## TASK TO COMPLETE
When a line in the data below includes "expand", count it; then give only the total.

Dataset entries:
* * * * *

Context: an optimization exercise on an open-source flow, tuned for small area, a short achievable clock period and few clock cycles per item. The choices shown serve that exercise and are no tape-out recipe. Function was checked by simulation only, so behaviour that the tests miss may differ from the original.

== ember ==
Design speck64_core, start of the top module:
module speck64_core (
    input  wire          clk,
    input  wire          rst,           
    output wire          ready,
    input  wire          key_load,
    input  wire [127:0]  key_in,        
    input  wire          blk_start,
    input  wire          blk_dec,
    input  wire [63:0]   blk_in,        
    output reg           blk_done,
    output wire [63:0]   blk_out
);
    reg  [4:0]   ph;        
    reg          run;       
    reg          expand;    
    reg          dec;       
    reg  [63:0]  dat;       
    reg  [63:0]  res;       
    reg  [127:0] ka, kb;
    reg  last;              
    wire [31:0] x = dat[63:32];
    wire [31:0] y = dat[31:0];
    wire [31:0] xf, yf, xi, yi;
    wire [31:0] af_l, af_k, bi_l, bi_k;
    wire [4:0]  ph_b = 5'd25 - ph;
    speck_round         u_dat_f (.x_in(x), .y_in(y), .k_in(ka[31:0]), .x_out(xf), .y_out(yf));
    speck_round_inverse u_dat_i (.x_in(x), .y_in(y), .k_in(kb[31:0]), .x_out(xi), .y_out(yi));
    speck_round         u_key_f (.x_in(ka[63:32]), .y_in(ka[31:0]), .k_in({27'd0, ph}),
                                 .x_out(af_l), .y_out(af_k));
    speck_round_inverse u_key_i (.x_in(kb[127:96]), .y_in(kb[31:0]), .k_in({27'd0, ph_b}),
                                 .x_out(bi_l), .y_out(bi_k));
    assign ready   = last;
    assign blk_out = res;
    always @(posedge clk or posedge rst) begin
        if (rst) begin
            ph       <= 5'd0;
            last     <= 1'b0;
            run      <= 1'b0;
            expand   <= 1'b0;
            blk_done <= 1'b0;
        end else begin
            blk_done <= run && last;
            last     <= (ph == 5'd25);
            if (last) begin
                ph     <= 5'd0;
                run    <= blk_start;
                expand <= key_load;
            end else begin
                ph     <= ph + 5'd1;
            end
        end
    end
    always @(posedge clk) begin
        res <= dec ? {xi, yi} : {xf, yf};
        if (last) begin
  ...
Size: roughly 390 flip-flops, ~260 I/O pins, ~0.022 mm² of cells after synthesis.
==> flow/config.mk <==
export PLATFORM = sky130hd
export DESIGN_NAME = speck64_core
export DESIGN_NICKNAME = speck64_core
export VERILOG_FILES = /design/flow/design.v
export SDC_FILE = /design/flow/constraint.sdc
export NUM_CORES = 4
export LEC_CHECK = 0
export CAP_MARGIN = 20
export CORE_MARGIN = 2
export CORE_UTILIZATION = 40
export SETUP_SLACK_MARGIN = 3.6
export SLEW_MARGIN = 20
==> flow/constraint.sdc <==
create_clock -name core_clock -period 7.0 [get_ports {clk}]
set_input_delay 1.4000 -clock core_clock [delete_from_list [all_inputs] [get_ports {clk}]]
set_output_delay 1.4000 -clock core_clock [all_outputs]
set_load 0.01 [all_outputs]
standard.sh (not shown) runs the stock make flow with config.mk's settings and CLKGATE_MAP_FILE= SYNTH_SCRIPT=/design/flow/synth_recipe.tcl, a recipe that flattens the netlist after the stock synthesis.
==> flow/flow/run.sh <==
#!/bin/bash
# The standard layout, with the port buffers made from the smallest buffer
# (buf_1) instead of the one buffer_ports picks by default.
set -euo pipefail
export BUFFER_PORTS_ARGS="-buffer_cell sky130_fd_sc_hd__buf_1"
bash standard.sh > standard_flow.log 2>&1
Testbench counts of ember, summed over its fixed seeds: cycles 22,464, blocks 784.
[inputs] juniper vs ember
Settings: ABC_CLOCK_PERIOD_IN_PS: unset -> 2500.
==> flow/run.sh (new file) <==
#!/bin/bash
# synth_recipe.tcl (not shown) runs the flow's synth.tcl, then flattens the netlist and writes it again
# the make line also repeats each setting of config.mk as NAME=value (left out here)
make -C /OpenROAD-flow-scripts/flow DESIGN_CONFIG=/design/flow/config.mk WORK_HOME=/design/flow/orfs CLKGATE_MAP_FILE= SYNTH_SCRIPT=/design/flow/synth_recipe.tcl finish
removed: flow/flow/run.sh
removed: flow/standard.sh
==> comparison <==
Summary — wire length, juniper relative to ember: higher, by 3300 µm. The lower cell area came out of ember. Diff ember..juniper | I/O pin count | unchanged. Looking at layout overhead on the synthesized area across ember and juniper, the one that comes out lower is ember. Critical path capture point: kb[37]$_DFFE_PP_ -> juniper, kb[39]$_DFFE_PP_ -> ember. From ember to juniper the numbers moved as follows: quantity of gates resized following cts picked up an extra 2; final critical-path required period picked up an extra 0.080 ns; critical path required time neither gained nor lost much; global-route usage picked up an extra 0.89 points.
The inputs of yarrow differ from those of juniper as listed below.
Settings: a deleted ABC_CLOCK_PERIOD_IN_PS that had been 2500.
--- outcome ---
From juniper to yarrow, total clock buffers created by CTS did not move at all.
Per the comparison of yarrow with juniper, final instance area now sits at about the same level, clock network latency to the later pin of the worst-skew pair now sits at about the same level.
Summary of yarrow over juniper: biggest fanout along the worst timing path saw little to no change, critical path required time neither gained nor lost much, met2 wirelength from detailed routing barely changed.
Proportion of cell area occupied by registers: yarrow vs juniper — no meaningful difference
Any difference in area of the die between juniper and yarrow is small enough to ignore.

* * * * *

## REPLY TO THE TASK
3